There are movie heroes and then there is Shavarsh Karapetyan, a real man who did something no screenwriter would dare invent. An absolute champion in a swimming discipline, he traded medals and records for the lives of strangers in a single day, and paid a very high price for it. The story took place in the then Soviet Republic of Armenia and, for decades, almost no one outside of it knew the extent of what he did.

What makes the case so impressive is not just the courage, it’s the final tally. To save about 20 strangers from a sunken bus, the world’s best athlete in his specialty ruined his own health irreversibly. It was the kind of choice that defines a human being, made in seconds, in dark and icy water, without anyone ordering and without anyone watching. This is the story of the rescue that cost an entire career.

The day the bus fell into the lake

Swimming champion, Shavarsh Karapetyan made about 40 dives to rescue a sunken bus in a lake in Armenia, saved 20 and lost his career.
The date was September 16, 1976, in Yerevan, the capital of Armenia.

According to the detailed account on Wikipedia, an electric bus, the kind that runs connected to cables, lost control and plunged into the city lake, stopping about 25 meters from the shore and sinking to about 10 meters deep, with dozens of people trapped inside.

By one of those coincidences of fate, Shavarsh Karapetyan was nearby. He was finishing a running workout with his brother, Kamo, when he saw the scene. No one was more prepared for what lay ahead: the man passing by at that moment was one of the greatest living names in an underwater swimming discipline. Chance placed the right athlete in the right place, at the worst possible time for the passengers and the only time they still had a chance.

About 40 dives of 25 seconds each

What followed is almost impossible to imagine. Karapetyan dove into the lake and, using his legs, broke the rear window of the bus to get inside. From there, it was an exhausting back-and-forth: descending to 10 meters, finding a person in the dark, pulling them through the hole filled with shards of glass, and bringing them to the surface, where others helped, and diving again. According to the site All That’s Interesting, there were about 40 dives, each lasting about 25 seconds.

The conditions were brutal. The water was cold, muddy from silt, and contaminated with sewage, with virtually no visibility. Each descent meant cutting his own skin on the broken glass and holding his breath to the limit, repeatedly, for about 20 minutes. The report Twenty-Five Seconds Per Life, by Aurora Humanitarian, sums up well the terrible math of that day: each life saved cost about half a minute of immersion in hell, at a pace that only a swimming champion trained for apnea could sustain.

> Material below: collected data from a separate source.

This is an optimization exercise on Yosys and OpenROAD, whose aim is small area, a short achievable clock period and few clock cycles per item, not a production implementation.
The RTL was checked by simulation tests, not by an equivalence proof against the original design.

==> flow/design.v <==
`timescale 1ns / 1ps
`default_nettype none
package gtod_pkg;
  typedef enum logic [1:0] {
    OP_TICK = 2'd0,
    OP_PPS  = 2'd1,
    OP_BYTE = 2'd2
  } op_t;
  typedef struct packed {
    logic [4:0] hours;
    logic [5:0] minutes;
    logic [5:0] seconds;
  } hms_t;
  typedef struct packed {
    logic valid;
    hms_t tod;
  } load_t;
  localparam logic [9:0] MS_TOP      = 10'd999;
  localparam logic [5:0] MIN_SEC_TOP = 6'd59;
  localparam logic [4:0] HOUR_TOP    = 5'd23;
  localparam logic [31:0] MS_PER_PPS = 32'd1000;
  localparam logic [7:0] CHAR_G     = 8'h47;
  localparam logic [7:0] CHAR_A     = 8'h41;
  localparam logic [7:0] CHAR_COMMA = 8'h2C;
  localparam logic REG_UTC_OFFSET      = 1'b0;
  localparam logic REG_REPORT_INTERVAL = 1'b1;
  localparam logic [4:0] UTC_OFFSET_RESET      = 5'd1;
  localparam logic [7:0] REPORT_INTERVAL_RESET = 8'd5;
endpackage
`default_nettype wire
`timescale 1ns / 1ps
`default_nettype none
module gtod_nmea_parser (
  input  wire logic           clk,
  input  wire logic           rst_n,
  input  wire logic           byte_valid,
  input  wire logic [7:0]     rx_byte,
  input  wire logic [4:0]     utc_offset,
  output gtod_pkg::load_t     load
);
  logic [2:0][7:0] recent_r;
  logic [2:0][7:0] recent_nxt;
  logic [5:0][7:0] digit_r;
  logic [5:0][7:0] digit_nxt;
  logic       capturing_r, capturing_nxt;
  logic [2:0] idx_r, idx_nxt;
  logic       synced_r, synced_nxt;
  logic [5:0] hh_pair;
  logic [4:0] hh_raw;
  logic [6:0] h_sum;
  logic [4:0] hh;
  function automatic logic [5:0] pair_value(input logic [7:0] d0, input logic [7:0] d1,
                                             input logic [5:0] top);
    logic signed [12:0] v;
    logic [5:0] res;
    v = ($signed({5'b0, d0}) - 13'sd48) * 13'sd10 + ($signed({5'b0, d1}) - 13'sd48);
    if (v < 13'sd0) begin
      res = 6'd0;
    end else if (v > $signed({7'b0, top})) begin
      res = top;
    end else begin
      res = v[5:0];
    end
    pair_value = res;
  endfunction
  always_comb begin
    hh_pair = pair_value(digit_r[0], digit_r[1], {1'b0, gtod_pkg::HOUR_TOP});
    hh_raw  = hh_pair[4:0];
    h_sum   = {2'b0, hh_raw} + {{2{utc_offset[4]}}, utc_offset} + 7'd24;
    if (h_sum >= 7'd48) begin
      hh = 5'(h_sum - 7'd48);
    end else if (h_sum >= 7'd24) begin
      hh = 5'(h_sum - 7'd24);
    end else begin
      hh = h_sum[4:0];
    end
  end
  always_comb begin
    recent_nxt    = recent_r;
    digit_nxt     = digit_r;
    capturing_nxt = capturing_r;
    idx_nxt       = idx_r;
    synced_nxt    = synced_r;
    load.valid    = 1'b0;
    load.tod.hours   = hh;
    load.tod.minutes = pair_value(digit_r[2], digit_r[3], gtod_pkg::MIN_SEC_TOP);
    load.tod.seconds = pair_value(digit_r[4], digit_r[5], gtod_pkg::MIN_SEC_TOP);
    if (byte_valid && !synced_r) begin
      if (idx_r > 3'd5) begin
        idx_nxt    = 3'd0;
        synced_nxt = 1'b1;
        load.valid = 1'b1;
      end else if (capturing_r) begin
        if (rx_byte == gtod_pkg::CHAR_COMMA) begin
          capturing_nxt = 1'b0;
        end
        for (int i = 0; i < 6; i++) begin
          if (idx_r == 3'(i)) begin
            digit_nxt[i] = rx_byte;
          end
        end
        idx_nxt = idx_r + 3'd1;
      end else begin
        recent_nxt[0] = recent_r[1];
        recent_nxt[1] = recent_r[2];
        recent_nxt[2] = rx_byte;
        if (recent_r[1] == gtod_pkg::CHAR_G && recent_r[2] == gtod_pkg::CHAR_A &&
            rx_byte == gtod_pkg::CHAR_COMMA) begin
          capturing_nxt = 1'b1;
          idx_nxt       = 3'd0;
          recent_nxt[0] = 8'd0;
          recent_nxt[1] = 8'd0;
          recent_nxt[2] = 8'd0;
        end
      end
    end
  end
  always_ff @(posedge clk) begin
    if (!rst_n) begin
      for (int i = 0; i < 3; i++) begin
        recent_r[i] <= 8'd0;
      end
      for (int i = 0; i < 6; i++) begin
        digit_r[i] <= 8'd0;
      end
      capturing_r <= 1'b0;
      idx_r       <= 3'd0;
      synced_r    <= 1'b0;
    end else begin
      recent_r    <= recent_nxt;
      digit_r     <= digit_nxt;
      capturing_r <= capturing_nxt;
      idx_r       <= idx_nxt;
      synced_r    <= synced_nxt;
    end
  end
endmodule
`default_nettype wire
`timescale 1ns / 1ps
`default_nettype none
module gtod_clock_core (
  input  wire logic             clk,
  input  wire logic             rst_n,
  input  wire logic             evt_valid,
  input  wire gtod_pkg::op_t    evt_op,
  input  wire gtod_pkg::load_t  load,
  input  wire logic [7:0]       report_interval,
  output logic                  slot_free,
  output logic                  res_valid,
  input  wire logic             res_ready,
  output logic [79:0]           res_data
);
  logic            running_r, running_nxt;
  gtod_pkg::hms_t  board_r, board_nxt;
  logic [9:0]      board_ms_r, board_ms_nxt;
  gtod_pkg::hms_t  gps_r, gps_nxt;
  logic [31:0]     board_cnt_r, board_cnt_nxt;
  logic [31:0]     gps_cnt_r, gps_cnt_nxt;
  logic [31:0]     last_diff_r, last_diff_nxt;
  logic [7:0]      phase_r, phase_nxt;
  logic [7:0]      interval;
  logic [8:0]      phase_sum;
  logic [31:0]     diff;
  logic            res_valid_r, res_valid_nxt;
  gtod_pkg::hms_t  res_board_r, res_board_nxt;
  logic [9:0]      res_ms_r, res_ms_nxt;
  gtod_pkg::hms_t  res_gps_r, res_gps_nxt;
  logic [31:0]     res_drift_r, res_drift_nxt;
  function automatic gtod_pkg::hms_t add_second(input gtod_pkg::hms_t t);
    gtod_pkg::hms_t r;
    r = t;
    if (t.seconds >= gtod_pkg::MIN_SEC_TOP) begin
      r.seconds = 6'd0;
      if (t.minutes >= gtod_pkg::MIN_SEC_TOP) begin
        r.minutes = 6'd0;
        if (t.hours >= gtod_pkg::HOUR_TOP) begin
          r.hours = 5'd0;
        end else begin
          r.hours = t.hours + 5'd1;
        end
      end else begin
        r.minutes = t.minutes + 6'd1;
      end
    end else begin
      r.seconds = t.seconds + 6'd1;
    end
    add_second = r;
  endfunction
  assign slot_free = !res_valid_r || res_ready;
  assign res_valid = res_valid_r;
  assign res_data  = {4'b0, res_drift_r, res_gps_r.seconds, res_gps_r.minutes,
                      res_gps_r.hours, res_ms_r, res_board_r.seconds,
                      res_board_r.minutes, res_board_r.hours};
  assign interval  = (report_interval == 8'd0) ? 8'd1 : report_interval;
  assign phase_sum = {1'b0, phase_r} + 9'd1;
  always_comb begin
    running_nxt   = running_r;
    board_nxt     = board_r;
    board_ms_nxt  = board_ms_r;
    gps_nxt       = gps_r;
    board_cnt_nxt = board_cnt_r;
    gps_cnt_nxt   = gps_cnt_r;
    last_diff_nxt = last_diff_r;
    phase_nxt     = phase_r;
    res_valid_nxt = res_ready ? 1'b0 : res_valid_r;
    res_board_nxt = res_board_r;
    res_ms_nxt    = res_ms_r;
    res_gps_nxt   = res_gps_r;
    res_drift_nxt = res_drift_r;
    diff          = 32'd0;
    if (evt_valid) begin
      case (evt_op)
        gtod_pkg::OP_TICK: begin
          if (running_r) begin
            board_cnt_nxt = board_cnt_r + 32'd1;
            if (board_ms_r >= gtod_pkg::MS_TOP) begin
              board_ms_nxt = 10'd0;
              board_nxt    = add_second(board_r);
            end else begin
              board_ms_nxt = board_ms_r + 10'd1;
            end
          end
        end
        gtod_pkg::OP_PPS: begin
          if (!running_r) begin
            running_nxt = 1'b1;
          end else begin
            gps_cnt_nxt = gps_cnt_r + gtod_pkg::MS_PER_PPS;
          end
          gps_nxt = add_second(gps_r);
          diff    = gps_cnt_nxt - board_cnt_r;
          if (phase_r == 8'd0) begin
            res_valid_nxt = 1'b1;
            res_board_nxt = board_r;
            res_ms_nxt    = board_ms_r;
            res_gps_nxt   = gps_nxt;
            res_drift_nxt = diff - last_diff_r;
            last_diff_nxt = diff;
          end
          phase_nxt = (phase_sum >= {1'b0, interval}) ? 8'd0 : phase_sum[7:0];
        end
        gtod_pkg::OP_BYTE: begin
          if (load.valid) begin
            board_nxt = load.tod;
            gps_nxt   = load.tod;
          end
        end
        default: begin
        end
      endcase
    end
  end
  always_ff @(posedge clk) begin
    if (!rst_n) begin
      running_r   <= 1'b0;
      board_r     <= '0;
      board_ms_r  <= 10'd0;
      gps_r       <= '0;
      board_cnt_r <= 32'd0;
      gps_cnt_r   <= 32'd0;
      last_diff_r <= 32'd0;
      phase_r     <= 8'd0;
      res_valid_r <= 1'b0;
    end else begin
      running_r   <= running_nxt;
      board_r     <= board_nxt;
      board_ms_r  <= board_ms_nxt;
      gps_r       <= gps_nxt;
      board_cnt_r <= board_cnt_nxt;
      gps_cnt_r   <= gps_cnt_nxt;
      last_diff_r <= last_diff_nxt;
      phase_r     <= phase_nxt;
      res_valid_r <= res_valid_nxt;
    end
  end
  always_ff @(posedge clk) begin
    res_board_r <= res_board_nxt;
    res_ms_r    <= res_ms_nxt;
    res_gps_r   <= res_gps_nxt;
    res_drift_r <= res_drift_nxt;
  end
endmodule
`default_nettype wire
`timescale 1ns / 1ps
`default_nettype none
module gps_synced_time_of_day_clock_top (
  input  wire logic        clk,
  input  wire logic        rst_n,
  input  wire logic        in_tvalid,
  output logic             in_tready,
  input  wire logic [7:0]  in_tdata,    
  input  wire logic [1:0]  in_tuser,    
  output logic             out_tvalid,
  input  wire logic        out_tready,
  output logic [79:0]      out_tdata,
  input  wire logic        cfg_psel,
  input  wire logic        cfg_penable,
  input  wire logic        cfg_pwrite,
  input  wire logic [2:0]  cfg_paddr,
  input  wire logic [31:0] cfg_pwdata,
  output logic [31:0]      cfg_prdata,
  output logic             cfg_pready
);
  logic            in_valid_r;
  gtod_pkg::op_t   in_op_r;
  logic [7:0]      in_byte_r;
  logic [4:0]      utc_offset_r;
  logic [7:0]      report_interval_r;
  logic            slot_free;
  logic            advance;
  logic            cfg_wr;
  gtod_pkg::load_t load;
  assign cfg_pready = 1'b1;
  assign cfg_wr     = cfg_psel && cfg_penable && cfg_pwrite && cfg_pready;
  assign advance    = in_valid_r && slot_free;
  assign in_tready  = !in_valid_r || slot_free;
  always_comb begin
    case (cfg_paddr[2])
      gtod_pkg::REG_UTC_OFFSET:      cfg_prdata = {27'd0, utc_offset_r};
      gtod_pkg::REG_REPORT_INTERVAL: cfg_prdata = {24'd0, report_interval_r};
      default:                       cfg_prdata = 32'd0;
    endcase
  end
  always_ff @(posedge clk) begin
    if (!rst_n) begin
      utc_offset_r      <= gtod_pkg::UTC_OFFSET_RESET;
      report_interval_r <= gtod_pkg::REPORT_INTERVAL_RESET;
    end else if (cfg_wr) begin
      if (cfg_paddr[2] == gtod_pkg::REG_UTC_OFFSET) begin
        utc_offset_r <= cfg_pwdata[4:0];
      end else begin
        report_interval_r <= cfg_pwdata[7:0];
      end
    end
  end
  always_ff @(posedge clk) begin
    if (!rst_n) begin
      in_valid_r <= 1'b0;
    end else if (in_tvalid && in_tready) begin
      in_valid_r <= 1'b1;
    end else if (advance) begin
      in_valid_r <= 1'b0;
    end
  end
  always_ff @(posedge clk) begin
    if (in_tvalid && in_tready) begin
      in_op_r   <= gtod_pkg::op_t'(in_tuser);
      in_byte_r <= in_tdata;
    end
  end
  gtod_nmea_parser u_parser (
    .clk        (clk),
    .rst_n      (rst_n),
    .byte_valid (advance && in_op_r == gtod_pkg::OP_BYTE),
    .rx_byte    (in_byte_r),
    .utc_offset (utc_offset_r),
    .load       (load)
  );
  gtod_clock_core u_core (
    .clk             (clk),
    .rst_n           (rst_n),
    .evt_valid       (advance),
    .evt_op          (in_op_r),
    .load            (load),
    .report_interval (report_interval_r),
    .slot_free       (slot_free),
    .res_valid       (out_tvalid),
    .res_ready       (out_tready),
    .res_data        (out_tdata)
  );
endmodule
`default_nettype wire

Twenty lives saved, and those that couldn’t be saved

In the end, about 20 people were rescued alive thanks to him. Karapetyan brought more bodies to the surface, but not all could be revived, and this is the detail that haunted him the most afterward. In interviews, he recounted being haunted by the memory of a bench he mistook for a person in the dark, a gesture that, in his mind, may have cost a life that might still have been saved.

This emotional weight accompanies the story and makes it even more human. It wasn’t a clean rescue by an invincible hero; it was a desperate effort, at the physical limit, with losses along the way. Shavarsh Karapetyan himself never sold himself as a superhero, and precisely for this reason, the account is so moving. He did what he could, as far as his body could withstand, and the body, after that, was never the same again.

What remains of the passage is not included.